Transcribe the stretch of entries below from the line with "out_data,32" through the line with "shrank 1.5 points", exactly and with both ends included; leave out all other lines.
━━━━━ RECORDS SUPPLIED ━━━━━
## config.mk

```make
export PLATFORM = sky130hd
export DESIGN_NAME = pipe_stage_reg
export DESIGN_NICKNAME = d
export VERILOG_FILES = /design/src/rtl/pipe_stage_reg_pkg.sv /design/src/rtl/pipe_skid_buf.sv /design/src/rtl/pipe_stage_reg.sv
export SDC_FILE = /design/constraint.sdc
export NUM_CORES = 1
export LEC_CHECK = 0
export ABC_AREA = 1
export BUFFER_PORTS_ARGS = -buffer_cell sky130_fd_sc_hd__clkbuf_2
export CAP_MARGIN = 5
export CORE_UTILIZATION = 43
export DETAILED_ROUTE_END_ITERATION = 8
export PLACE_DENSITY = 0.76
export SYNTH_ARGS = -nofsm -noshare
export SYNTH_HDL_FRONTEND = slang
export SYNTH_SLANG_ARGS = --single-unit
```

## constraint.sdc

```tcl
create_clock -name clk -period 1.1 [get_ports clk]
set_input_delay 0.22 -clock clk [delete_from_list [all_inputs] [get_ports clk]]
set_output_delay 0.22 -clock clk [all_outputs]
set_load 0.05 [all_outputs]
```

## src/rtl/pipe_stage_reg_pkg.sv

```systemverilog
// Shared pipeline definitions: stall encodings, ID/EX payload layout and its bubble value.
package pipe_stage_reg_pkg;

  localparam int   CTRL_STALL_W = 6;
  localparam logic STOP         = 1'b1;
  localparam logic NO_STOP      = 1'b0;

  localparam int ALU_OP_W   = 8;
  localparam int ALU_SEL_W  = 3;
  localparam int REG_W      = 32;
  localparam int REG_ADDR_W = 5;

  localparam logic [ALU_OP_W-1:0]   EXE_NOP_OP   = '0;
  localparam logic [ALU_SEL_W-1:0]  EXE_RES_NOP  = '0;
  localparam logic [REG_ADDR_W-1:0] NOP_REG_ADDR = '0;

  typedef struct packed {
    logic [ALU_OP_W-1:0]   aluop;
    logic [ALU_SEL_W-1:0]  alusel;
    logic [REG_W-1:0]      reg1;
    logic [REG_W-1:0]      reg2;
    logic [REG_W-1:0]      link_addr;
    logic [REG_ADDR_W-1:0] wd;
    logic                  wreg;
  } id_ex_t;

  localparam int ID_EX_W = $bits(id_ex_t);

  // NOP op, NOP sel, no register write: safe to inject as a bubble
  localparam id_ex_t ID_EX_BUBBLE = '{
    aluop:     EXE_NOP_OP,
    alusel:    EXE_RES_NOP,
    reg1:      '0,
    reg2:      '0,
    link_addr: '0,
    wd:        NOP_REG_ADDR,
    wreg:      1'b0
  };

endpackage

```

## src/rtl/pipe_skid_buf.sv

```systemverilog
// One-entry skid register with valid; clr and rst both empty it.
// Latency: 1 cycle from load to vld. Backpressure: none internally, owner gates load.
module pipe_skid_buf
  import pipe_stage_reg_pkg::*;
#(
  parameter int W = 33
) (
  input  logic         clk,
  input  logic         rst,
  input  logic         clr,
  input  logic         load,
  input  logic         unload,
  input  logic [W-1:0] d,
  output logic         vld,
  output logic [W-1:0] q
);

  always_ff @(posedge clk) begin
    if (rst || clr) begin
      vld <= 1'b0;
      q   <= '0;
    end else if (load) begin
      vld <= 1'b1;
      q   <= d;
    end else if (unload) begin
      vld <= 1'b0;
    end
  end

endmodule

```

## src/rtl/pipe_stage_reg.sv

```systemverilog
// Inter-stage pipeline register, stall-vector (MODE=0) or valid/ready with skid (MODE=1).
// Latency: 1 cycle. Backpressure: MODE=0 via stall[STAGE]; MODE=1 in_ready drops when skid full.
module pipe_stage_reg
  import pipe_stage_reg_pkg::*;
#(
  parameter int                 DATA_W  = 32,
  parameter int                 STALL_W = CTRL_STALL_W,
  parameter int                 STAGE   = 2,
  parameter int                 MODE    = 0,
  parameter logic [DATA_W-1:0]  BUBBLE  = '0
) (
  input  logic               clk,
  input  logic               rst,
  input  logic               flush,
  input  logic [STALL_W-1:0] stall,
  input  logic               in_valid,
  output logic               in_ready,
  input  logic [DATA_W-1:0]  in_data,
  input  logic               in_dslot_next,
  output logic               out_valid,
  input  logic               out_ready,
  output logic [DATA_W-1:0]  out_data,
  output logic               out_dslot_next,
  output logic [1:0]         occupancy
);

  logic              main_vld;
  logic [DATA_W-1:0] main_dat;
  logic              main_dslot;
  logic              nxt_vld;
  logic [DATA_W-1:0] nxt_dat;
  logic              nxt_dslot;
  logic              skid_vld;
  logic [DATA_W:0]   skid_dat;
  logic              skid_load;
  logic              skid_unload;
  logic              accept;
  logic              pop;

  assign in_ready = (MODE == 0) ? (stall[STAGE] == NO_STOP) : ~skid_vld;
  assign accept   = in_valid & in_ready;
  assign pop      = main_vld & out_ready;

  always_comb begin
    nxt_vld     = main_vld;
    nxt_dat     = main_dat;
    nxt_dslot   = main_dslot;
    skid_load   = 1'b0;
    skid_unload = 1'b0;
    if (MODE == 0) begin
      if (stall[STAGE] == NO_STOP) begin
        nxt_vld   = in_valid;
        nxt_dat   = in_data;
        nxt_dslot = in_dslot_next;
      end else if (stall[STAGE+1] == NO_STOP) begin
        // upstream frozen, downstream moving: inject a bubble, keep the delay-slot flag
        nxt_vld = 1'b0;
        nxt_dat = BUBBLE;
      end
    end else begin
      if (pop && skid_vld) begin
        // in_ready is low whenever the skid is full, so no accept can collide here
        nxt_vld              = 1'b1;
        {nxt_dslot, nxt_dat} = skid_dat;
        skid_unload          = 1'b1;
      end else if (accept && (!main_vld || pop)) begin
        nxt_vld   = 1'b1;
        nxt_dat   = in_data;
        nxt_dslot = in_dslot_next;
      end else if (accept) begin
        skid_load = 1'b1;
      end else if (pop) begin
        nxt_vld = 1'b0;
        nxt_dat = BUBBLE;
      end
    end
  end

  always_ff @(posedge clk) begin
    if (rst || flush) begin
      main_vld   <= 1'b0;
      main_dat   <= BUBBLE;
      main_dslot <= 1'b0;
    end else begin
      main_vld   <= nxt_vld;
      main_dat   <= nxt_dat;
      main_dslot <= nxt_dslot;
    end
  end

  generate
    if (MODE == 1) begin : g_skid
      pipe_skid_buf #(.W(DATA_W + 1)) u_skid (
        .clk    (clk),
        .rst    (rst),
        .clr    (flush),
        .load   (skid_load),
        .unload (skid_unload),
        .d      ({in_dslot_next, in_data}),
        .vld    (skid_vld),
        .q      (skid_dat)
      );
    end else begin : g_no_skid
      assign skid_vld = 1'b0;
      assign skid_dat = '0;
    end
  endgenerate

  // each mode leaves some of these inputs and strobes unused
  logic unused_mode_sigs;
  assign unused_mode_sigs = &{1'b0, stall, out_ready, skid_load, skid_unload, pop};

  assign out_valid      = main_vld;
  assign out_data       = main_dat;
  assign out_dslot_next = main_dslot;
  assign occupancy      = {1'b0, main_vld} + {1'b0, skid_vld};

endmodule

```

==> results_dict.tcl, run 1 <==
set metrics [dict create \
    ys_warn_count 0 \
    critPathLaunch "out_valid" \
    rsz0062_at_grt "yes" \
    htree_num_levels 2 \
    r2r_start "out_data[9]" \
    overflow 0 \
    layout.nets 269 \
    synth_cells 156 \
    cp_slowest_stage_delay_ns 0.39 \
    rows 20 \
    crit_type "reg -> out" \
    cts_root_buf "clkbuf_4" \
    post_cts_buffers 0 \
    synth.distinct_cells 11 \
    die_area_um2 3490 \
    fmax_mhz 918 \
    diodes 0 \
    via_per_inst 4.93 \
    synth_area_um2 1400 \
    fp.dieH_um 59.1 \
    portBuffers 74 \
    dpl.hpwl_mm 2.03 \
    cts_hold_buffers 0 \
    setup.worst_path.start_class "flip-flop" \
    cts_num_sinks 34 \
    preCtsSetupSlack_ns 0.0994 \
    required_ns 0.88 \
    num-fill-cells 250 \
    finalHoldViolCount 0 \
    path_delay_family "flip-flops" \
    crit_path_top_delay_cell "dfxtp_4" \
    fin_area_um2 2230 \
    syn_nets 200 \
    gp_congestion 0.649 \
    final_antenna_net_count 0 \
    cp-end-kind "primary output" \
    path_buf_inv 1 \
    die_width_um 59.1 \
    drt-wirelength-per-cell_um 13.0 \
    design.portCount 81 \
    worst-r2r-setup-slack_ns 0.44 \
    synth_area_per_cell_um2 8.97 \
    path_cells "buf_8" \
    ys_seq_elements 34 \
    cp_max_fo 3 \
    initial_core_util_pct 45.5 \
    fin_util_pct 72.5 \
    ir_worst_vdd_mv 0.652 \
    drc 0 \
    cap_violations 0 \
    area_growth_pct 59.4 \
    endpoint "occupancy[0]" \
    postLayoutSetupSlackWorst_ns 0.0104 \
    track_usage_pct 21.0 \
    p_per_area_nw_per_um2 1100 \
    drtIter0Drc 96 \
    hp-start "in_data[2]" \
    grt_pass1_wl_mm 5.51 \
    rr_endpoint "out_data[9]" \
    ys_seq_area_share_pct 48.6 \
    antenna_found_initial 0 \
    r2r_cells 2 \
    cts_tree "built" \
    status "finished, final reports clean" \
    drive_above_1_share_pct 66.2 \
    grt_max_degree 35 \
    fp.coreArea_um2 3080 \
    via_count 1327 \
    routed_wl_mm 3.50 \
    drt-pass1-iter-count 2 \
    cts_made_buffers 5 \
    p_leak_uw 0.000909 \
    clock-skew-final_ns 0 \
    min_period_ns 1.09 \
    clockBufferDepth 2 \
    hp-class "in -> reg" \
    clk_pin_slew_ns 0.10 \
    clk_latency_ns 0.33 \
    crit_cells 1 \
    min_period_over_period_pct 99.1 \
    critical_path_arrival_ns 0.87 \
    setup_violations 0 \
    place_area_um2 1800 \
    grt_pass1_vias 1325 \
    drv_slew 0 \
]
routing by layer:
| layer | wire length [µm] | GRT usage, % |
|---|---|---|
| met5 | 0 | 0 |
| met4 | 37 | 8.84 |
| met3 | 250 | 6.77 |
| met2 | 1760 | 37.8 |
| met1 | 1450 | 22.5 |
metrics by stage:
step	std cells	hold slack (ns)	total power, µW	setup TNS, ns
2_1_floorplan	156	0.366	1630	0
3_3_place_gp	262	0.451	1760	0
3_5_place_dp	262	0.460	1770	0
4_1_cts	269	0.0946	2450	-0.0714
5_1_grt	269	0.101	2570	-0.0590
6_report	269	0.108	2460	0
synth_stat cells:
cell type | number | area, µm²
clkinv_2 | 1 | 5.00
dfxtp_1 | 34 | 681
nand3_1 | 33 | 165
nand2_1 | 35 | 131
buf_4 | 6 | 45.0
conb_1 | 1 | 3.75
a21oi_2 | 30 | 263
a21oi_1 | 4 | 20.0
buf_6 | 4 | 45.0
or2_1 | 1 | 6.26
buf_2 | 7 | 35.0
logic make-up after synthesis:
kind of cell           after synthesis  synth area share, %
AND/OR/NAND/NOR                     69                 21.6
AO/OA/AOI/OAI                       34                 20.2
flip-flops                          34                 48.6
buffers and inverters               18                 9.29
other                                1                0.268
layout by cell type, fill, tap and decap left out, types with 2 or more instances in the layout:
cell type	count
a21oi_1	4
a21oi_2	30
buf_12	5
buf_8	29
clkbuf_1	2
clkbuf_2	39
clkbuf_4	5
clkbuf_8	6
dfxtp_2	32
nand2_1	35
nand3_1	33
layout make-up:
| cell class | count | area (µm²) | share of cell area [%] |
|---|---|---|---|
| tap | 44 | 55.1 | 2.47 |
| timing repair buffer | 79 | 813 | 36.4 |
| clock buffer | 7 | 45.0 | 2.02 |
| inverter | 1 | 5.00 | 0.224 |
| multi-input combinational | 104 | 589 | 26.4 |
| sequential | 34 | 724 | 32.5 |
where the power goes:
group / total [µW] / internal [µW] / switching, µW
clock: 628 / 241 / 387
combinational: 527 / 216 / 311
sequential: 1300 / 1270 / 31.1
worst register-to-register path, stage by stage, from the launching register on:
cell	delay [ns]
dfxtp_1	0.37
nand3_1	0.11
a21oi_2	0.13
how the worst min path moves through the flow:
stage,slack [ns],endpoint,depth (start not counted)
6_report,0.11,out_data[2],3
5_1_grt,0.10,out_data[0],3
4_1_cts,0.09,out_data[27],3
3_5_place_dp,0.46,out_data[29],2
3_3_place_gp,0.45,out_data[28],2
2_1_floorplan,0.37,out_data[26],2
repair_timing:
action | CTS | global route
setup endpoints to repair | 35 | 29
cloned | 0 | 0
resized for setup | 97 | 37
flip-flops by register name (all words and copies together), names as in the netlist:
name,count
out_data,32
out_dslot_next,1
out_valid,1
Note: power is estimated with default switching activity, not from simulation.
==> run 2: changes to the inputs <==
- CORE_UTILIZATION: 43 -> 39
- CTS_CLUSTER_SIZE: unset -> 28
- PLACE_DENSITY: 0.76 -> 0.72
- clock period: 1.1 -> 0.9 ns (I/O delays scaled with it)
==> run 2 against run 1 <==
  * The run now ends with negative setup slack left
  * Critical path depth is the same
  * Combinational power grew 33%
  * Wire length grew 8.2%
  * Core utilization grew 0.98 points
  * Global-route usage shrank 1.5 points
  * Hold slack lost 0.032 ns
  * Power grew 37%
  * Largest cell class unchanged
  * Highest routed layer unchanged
━━━━━
TASK SOLUTION >>
out_data,32
out_dslot_next,1
out_valid,1
Note: power is estimated with default switching activity, not from simulation.
==> run 2: changes to the inputs <==
- CORE_UTILIZATION: 43 -> 39
- CTS_CLUSTER_SIZE: unset -> 28
- PLACE_DENSITY: 0.76 -> 0.72
- clock period: 1.1 -> 0.9 ns (I/O delays scaled with it)
==> run 2 against run 1 <==
  * The run now ends with negative setup slack left
  * Critical path depth is the same
  * Combinational power grew 33%
  * Wire length grew 8.2%
  * Core utilization grew 0.98 points
  * Global-route usage shrank 1.5 points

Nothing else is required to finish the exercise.